Work task: Every record must appear in the answer exactly as it stands.

Source information:
━━━━━━

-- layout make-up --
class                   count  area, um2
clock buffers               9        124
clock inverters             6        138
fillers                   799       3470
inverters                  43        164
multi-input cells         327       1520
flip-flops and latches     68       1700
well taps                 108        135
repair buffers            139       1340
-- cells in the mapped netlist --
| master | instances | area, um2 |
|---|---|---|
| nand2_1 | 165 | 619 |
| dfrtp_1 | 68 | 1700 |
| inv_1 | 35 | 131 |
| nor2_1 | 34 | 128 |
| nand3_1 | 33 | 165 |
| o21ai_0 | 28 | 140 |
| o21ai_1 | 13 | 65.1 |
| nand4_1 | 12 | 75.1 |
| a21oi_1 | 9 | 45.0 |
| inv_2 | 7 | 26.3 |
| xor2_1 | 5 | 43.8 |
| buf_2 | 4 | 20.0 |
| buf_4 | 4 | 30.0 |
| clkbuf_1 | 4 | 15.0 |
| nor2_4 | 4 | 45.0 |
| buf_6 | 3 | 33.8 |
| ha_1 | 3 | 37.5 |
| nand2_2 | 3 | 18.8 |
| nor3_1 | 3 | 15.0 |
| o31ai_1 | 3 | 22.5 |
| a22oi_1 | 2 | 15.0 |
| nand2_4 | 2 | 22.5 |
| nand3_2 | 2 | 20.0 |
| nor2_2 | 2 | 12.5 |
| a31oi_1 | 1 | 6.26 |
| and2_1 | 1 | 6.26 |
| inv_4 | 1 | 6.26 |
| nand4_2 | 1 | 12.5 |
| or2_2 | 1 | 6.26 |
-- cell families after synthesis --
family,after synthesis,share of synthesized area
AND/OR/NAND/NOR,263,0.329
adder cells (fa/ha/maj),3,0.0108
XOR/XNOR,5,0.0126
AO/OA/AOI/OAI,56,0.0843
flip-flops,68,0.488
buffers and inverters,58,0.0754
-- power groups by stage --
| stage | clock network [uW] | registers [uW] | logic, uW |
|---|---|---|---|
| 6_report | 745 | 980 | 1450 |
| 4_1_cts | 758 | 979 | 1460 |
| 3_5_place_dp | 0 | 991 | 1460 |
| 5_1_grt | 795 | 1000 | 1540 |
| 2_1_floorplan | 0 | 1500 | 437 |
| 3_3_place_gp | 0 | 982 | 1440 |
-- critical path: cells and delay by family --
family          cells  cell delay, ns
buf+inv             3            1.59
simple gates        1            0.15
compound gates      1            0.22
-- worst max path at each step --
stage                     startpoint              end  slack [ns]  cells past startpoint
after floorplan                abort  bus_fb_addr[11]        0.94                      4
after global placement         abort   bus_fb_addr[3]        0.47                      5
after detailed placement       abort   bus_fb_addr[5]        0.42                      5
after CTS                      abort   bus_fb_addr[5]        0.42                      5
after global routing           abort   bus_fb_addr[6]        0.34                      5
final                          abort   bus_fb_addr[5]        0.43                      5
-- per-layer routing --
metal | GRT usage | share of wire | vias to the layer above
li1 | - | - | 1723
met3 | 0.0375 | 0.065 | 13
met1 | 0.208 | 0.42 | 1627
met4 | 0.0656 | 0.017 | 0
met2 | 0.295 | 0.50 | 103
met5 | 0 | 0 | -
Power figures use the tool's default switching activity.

━━━━━━

Answer to this problem:
-- layout make-up --
class                   count  area, um2
clock buffers               9        124
clock inverters             6        138
fillers                   799       3470
inverters                  43        164
multi-input cells         327       1520
flip-flops and latches     68       1700
well taps                 108        135
repair buffers            139       1340
-- cells in the mapped netlist --
| master | instances | area, um2 |
|---|---|---|
| nand2_1 | 165 | 619 |
| dfrtp_1 | 68 | 1700 |
| inv_1 | 35 | 131 |
| nor2_1 | 34 | 128 |
| nand3_1 | 33 | 165 |
| o21ai_0 | 28 | 140 |
| o21ai_1 | 13 | 65.1 |
| nand4_1 | 12 | 75.1 |
| a21oi_1 | 9 | 45.0 |
| inv_2 | 7 | 26.3 |
| xor2_1 | 5 | 43.8 |
| buf_2 | 4 | 20.0 |
| buf_4 | 4 | 30.0 |
| clkbuf_1 | 4 | 15.0 |
| nor2_4 | 4 | 45.0 |
| buf_6 | 3 | 33.8 |
| ha_1 | 3 | 37.5 |
| nand2_2 | 3 | 18.8 |
| nor3_1 | 3 | 15.0 |
| o31ai_1 | 3 | 22.5 |
| a22oi_1 | 2 | 15.0 |
| nand2_4 | 2 | 22.5 |
| nand3_2 | 2 | 20.0 |
| nor2_2 | 2 | 12.5 |
| a31oi_1 | 1 | 6.26 |
| and2_1 | 1 | 6.26 |
| inv_4 | 1 | 6.26 |
| nand4_2 | 1 | 12.5 |
| or2_2 | 1 | 6.26 |
-- cell families after synthesis --
family,after synthesis,share of synthesized area
AND/OR/NAND/NOR,263,0.329
adder cells (fa/ha/maj),3,0.0108
XOR/XNOR,5,0.0126
AO/OA/AOI/OAI,56,0.0843
flip-flops,68,0.488
buffers and inverters,58,0.0754
-- power groups by stage --
| stage | clock network [uW] | registers [uW] | logic, uW |
|---|---|---|---|
| 6_report | 745 | 980 | 1450 |
| 4_1_cts | 758 | 979 | 1460 |
| 3_5_place_dp | 0 | 991 | 1460 |
| 5_1_grt | 795 | 1000 | 1540 |
| 2_1_floorplan | 0 | 1500 | 437 |
| 3_3_place_gp | 0 | 982 | 1440 |
-- critical path: cells and delay by family --
family          cells  cell delay, ns
buf+inv             3            1.59
simple gates        1            0.15
compound gates      1            0.22
-- worst max path at each step --
stage                     startpoint              end  slack [ns]  cells past startpoint
after floorplan                abort  bus_fb_addr[11]        0.94                      4
after global placement         abort   bus_fb_addr[3]        0.47                      5
after detailed placement       abort   bus_fb_addr[5]        0.42                      5
after CTS                      abort   bus_fb_addr[5]        0.42                      5
after global routing           abort   bus_fb_addr[6]        0.34                      5
final                          abort   bus_fb_addr[5]        0.43                      5
-- per-layer routing --
metal | GRT usage | share of wire | vias to the layer above
li1 | - | - | 1723
met3 | 0.0375 | 0.065 | 13
met1 | 0.208 | 0.42 | 1627
met4 | 0.0656 | 0.017 | 0
met2 | 0.295 | 0.50 | 103
met5 | 0 | 0 | -
Power figures use the tool's default switching activity.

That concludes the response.